Nowe dowody ws. masakry w Biesłanie?
Czy nowa taśma w sprawie szturmu na szkołę w Biesłanie z września 2004 roku będzie dowodem? Jej analiza dowodzi, że szturm na zajęte przez terrorystów gimnazjum rozpoczęły rosyjskie służby, a nie wybuch ładunku zdetonowanego przez zamachowców w szkole.
Przewodnicząca organizacji Matek Biesłanu Zuzanna Dudiyeva mówi, że nagranie potwierdza wcześniejsze przypuszczenia o tym, że za masakrą stoją rosyjskie siły zbrojne
- Biuro prokuratora stale odrzuca i ignoruje wszystkie nasze pytania. Powtarzają, że tylko terroryści są winni tylu ofiarom. To oni weszli, przejęli budynek i wysadzili wszystkie ładunki wybuchowe w budynku. Oni myślą, że śledztwo jest już zakończone - powiedziała Dudiyeva.

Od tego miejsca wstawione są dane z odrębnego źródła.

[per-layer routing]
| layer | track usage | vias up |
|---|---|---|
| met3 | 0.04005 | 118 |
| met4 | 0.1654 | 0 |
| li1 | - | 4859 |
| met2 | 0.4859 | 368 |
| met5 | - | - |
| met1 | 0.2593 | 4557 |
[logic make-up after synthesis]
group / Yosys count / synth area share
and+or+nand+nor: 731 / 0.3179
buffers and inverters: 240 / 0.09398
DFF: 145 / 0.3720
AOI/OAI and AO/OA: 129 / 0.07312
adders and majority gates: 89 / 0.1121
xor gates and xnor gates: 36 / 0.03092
### src/rlss_pkg.sv
// rlss_pkg: shared constants, request/response structs for the serial divider
// no dependencies
package rlss_pkg;

  localparam int unsigned DivW = 25;
  localparam logic [23:0] SPD_EPS = 24'd66;
  localparam logic [23:0] DT_MAX = 24'hFFFFFF;
  localparam logic signed [23:0] SPD_MIN = -24'sd8388608;
  localparam logic signed [23:0] SPD_MAX = 24'sd8388607;

  // register addresses (word index)
  localparam logic REG_ACCEL = 1'b0;
  localparam logic REG_TAU = 1'b1;

  typedef struct packed {
    logic start;
    logic [4:0] count;
    logic [DivW-1:0] rem;
    logic [DivW-1:0] lo;
    logic [DivW-1:0] divisor;
  } div_req_t;

  typedef struct packed {
    logic done;
    logic [DivW-1:0] quo;
  } div_rsp_t;

endpackage

### src/rlss_if.sv
// rlss_if: valid/ready channels for points and smoothed speeds
// depends on nothing
interface rlss_point_if;
  logic valid;
  logic ready;
  logic signed [31:0] point_x;
  logic signed [31:0] point_y;
  logic signed [23:0] ref_speed;
  logic is_start;
  logic signed [23:0] start_speed;
  modport source(output valid, point_x, point_y, ref_speed, is_start, start_speed,
                 input ready);
  modport sink(input valid, point_x, point_y, ref_speed, is_start, start_speed,
               output ready);
endinterface

interface rlss_result_if;
  logic valid;
  logic ready;
  logic signed [23:0] smoothed_speed;
  logic [23:0] travel_time;
  modport source(output valid, smoothed_speed, travel_time, input ready);
  modport sink(input valid, smoothed_speed, travel_time, output ready);
endinterface

### src/rlss_div.sv
// rlss_div: restoring divider, one quotient bit per cycle
// depends on rlss_pkg (div_req_t, div_rsp_t)
module rlss_div (
  input  logic clk,
  input  logic rst,
  input  rlss_pkg::div_req_t req,
  output rlss_pkg::div_rsp_t rsp
);

  logic [rlss_pkg::DivW-1:0] rem;
  logic [rlss_pkg::DivW-1:0] lo;
  logic [rlss_pkg::DivW-1:0] quo;
  logic [4:0] cnt;
  logic busy;
  logic done;
  logic [rlss_pkg::DivW:0] shifted;
  logic [rlss_pkg::DivW:0] diff;
  logic take;

  assign shifted = {rem, lo[rlss_pkg::DivW-1]};
  assign diff = shifted - {1'b0, req.divisor};
  assign take = !diff[rlss_pkg::DivW];

  always_ff @(posedge clk) begin
    if (rst) begin
      busy <= 1'b0;
      done <= 1'b0;
    end else begin
      done <= 1'b0;
      if (req.start) begin
        busy <= 1'b1;
      end else if (busy && cnt == 5'd1) begin
        busy <= 1'b0;
        done <= 1'b1;
      end
    end
  end

  always_ff @(posedge clk) begin
    if (req.start) begin
      rem <= req.rem;
      lo <= req.lo;
      cnt <= req.count;
      quo <= '0;
    end else if (busy) begin
      rem <= take ? diff[rlss_pkg::DivW-1:0] : shifted[rlss_pkg::DivW-1:0];
      lo <= {lo[rlss_pkg::DivW-2:0], 1'b0};
      quo <= {quo[rlss_pkg::DivW-2:0], take};
      cnt <= cnt - 5'd1;
    end
  end

  assign rsp.done = done;
  assign rsp.quo = quo;

endmodule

Do tragedii doszło 1 września 2004 roku. Tego dnia szkołę numer 1 w Biesłanie opanował uzbrojony oddział 33 napastników należących do sił czeczeńskiego dowódcy polowego Szamila Basajewa. Dwa dni później doszło do szturmu rosyjskich sił zbrojnych. Zginęło 323 zakładników. Połowa ofiar to dzieci.